How to configure speakerphone: 320 sudo apt install -y mpv ffmpeg 321 pip3 install --upgrade yt-dlp run the script to configure the speaker: ./audio_jabra_default.sh Example to play songs, 322 mpv --no-video --ao=pulse --ytdl-format=bestaudio --volume=70 "ytdl://ytsearch1:beatles let it be official audio" 323 mpv --no-video --ao=pulse --ytdl-format=bestaudio --volume=70 "ytdl://ytsearch1:Taylor Swift official audio" 324 mpv --no-video --ao=pulse --ytdl-format=bestaudio --volume=70 "ytdl://ytsearch1:Taylor Swift August official audio" 325 mpv --no-video --ao=pulse --ytdl-format=bestaudio --volume=70 "ytdl://ytsearch1:beatles let it be official audio"

Developer Shell (Maintenance Console)

apps/dev_shell.py mirrors the production wiring (EventBus + CommandBus + OIService + voice stack) but exposes a REPL for manual testing.

Run

PYTHONPATH=src python apps/dev_shell.py --device /dev/ttyUSB0 --baud 115200

Useful commands

speaker gena 0.95 → publish SpeakerIdentity (authorizes the voice path).
transcript "stop" 0.90 → publish a transcript; IntentRouter maps “stop” to StopCmd.
drive --straight 200 / drive_direct 200 200 → enqueue motion commands via CommandBus.
dock, reset, start, safe, full → dispatch the corresponding mode/dock commands.
state → print the latest RobotSnapshot; queues → dump EventBus/Rx/Tx queue depth.

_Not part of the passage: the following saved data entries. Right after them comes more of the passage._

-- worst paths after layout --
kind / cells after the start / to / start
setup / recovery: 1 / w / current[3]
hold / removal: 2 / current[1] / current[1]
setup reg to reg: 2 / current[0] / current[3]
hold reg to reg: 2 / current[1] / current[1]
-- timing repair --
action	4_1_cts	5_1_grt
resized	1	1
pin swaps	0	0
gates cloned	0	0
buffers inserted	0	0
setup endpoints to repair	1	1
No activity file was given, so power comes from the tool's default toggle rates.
==> flow/design.v <==
`timescale 1ns / 1ps
module bcd (
    input  wire [9:0] bin,
    output reg  [3:0] hundreds,
    output reg  [3:0] tens,
    output reg  [3:0] ones
);
    integer i;
    reg [19:0] shift;
    always @(*) begin
        shift = 20'd0;
        shift[9:0] = bin;
        for (i = 0; i < 10; i = i + 1) begin
            if (shift[11:8]  >= 5) shift[11:8] = shift[11:8] + 3;
            if (shift[15:12] >= 5) shift[15:12] = shift[15:12] + 3;
            if (shift[19:16] >= 5) shift[19:16] = shift[19:16] + 3;
            shift = shift << 1;
        end
        hundreds = shift[19:16];
        tens     = shift[15:12];
        ones     = shift[11:8];
    end
endmodule
`timescale 1ns / 1ps
module data_gen (
    input        i_clk,
    input        i_rst,
    input        i_tx_done,
    output reg [9:0] o_data
);
    always @(posedge i_clk) begin
        if (i_rst)
            o_data <= 10'd0;
        else if (i_tx_done)
            o_data <= o_data + 1'b1;
    end
endmodule
`timescale 1ns / 1ps
module seg7 (
    input  wire [3:0] bcd,
    output reg  [6:0] seg
);
    always @(*) begin
        case (bcd)
            4'd0: seg    = 7'b1000000;
            4'd1: seg    = 7'b1111001;
            4'd2: seg    = 7'b0100100;
            4'd3: seg    = 7'b0110000;
            4'd4: seg    = 7'b0011001;
            4'd5: seg    = 7'b0010010;
            4'd6: seg    = 7'b0000010;
            4'd7: seg    = 7'b1111000;
            4'd8: seg    = 7'b0000000;
            4'd9: seg    = 7'b0010000;
            default: seg = 7'b1111111;
        endcase
    end
endmodule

VS Code launch (add to `.vscode/launch.json`)

{
  "name": "Python: Dev Shell",
  "type": "python",
  "request": "launch",
  "program": "${workspaceFolder}/apps/dev_shell.py",
  "args": ["--device", "/dev/ttyUSB0", "--baud", "115200"],
  "env": {"PYTHONPATH": "${workspaceFolder}/src"},
  "console": "integratedTerminal"
}

Attach the debugger to break inside IntentRouter or OIService while driving the robot from the shell.

Voice Gateway (MVP)

This runner bridges external voice services to the stack via HTTP and routes intents.

Run

python apps/gateway.py

# Speaker identity (from your GMM service)
curl -i -H "Content-Type: application/json" \
  -d '{"topic":"voice.speaker","ts":1730900000000,"speaker":"gena","confidence":0.94}' \
  http://127.0.0.1:8765/

# Transcript (from STT/KWS)
curl -i -H "Content-Type: application/json" \
  -d '{"topic":"voice.transcript","ts":1730900000500,"text":"stop","confidence":0.92}' \
  http://127.0.0.1:8765/

What happens

VoiceHttpBridge (HTTP → EventBus) publishes SpeakerIdentity / AudioTranscript.

VoiceAuthPolicy (allowlist + TTL + greeting cooldown) emits TtsRequest greetings.

IntentRouter (MVP) maps “stop” to StopCmd with a confirmation window.

PrintTtsAdapter subscribes to voice.tts and prints [SAY] ... lines.

Configuration notes

Allowed speakers and thresholds live in apps/gateway.py (see VoiceAuthConfig and IntentThresholds).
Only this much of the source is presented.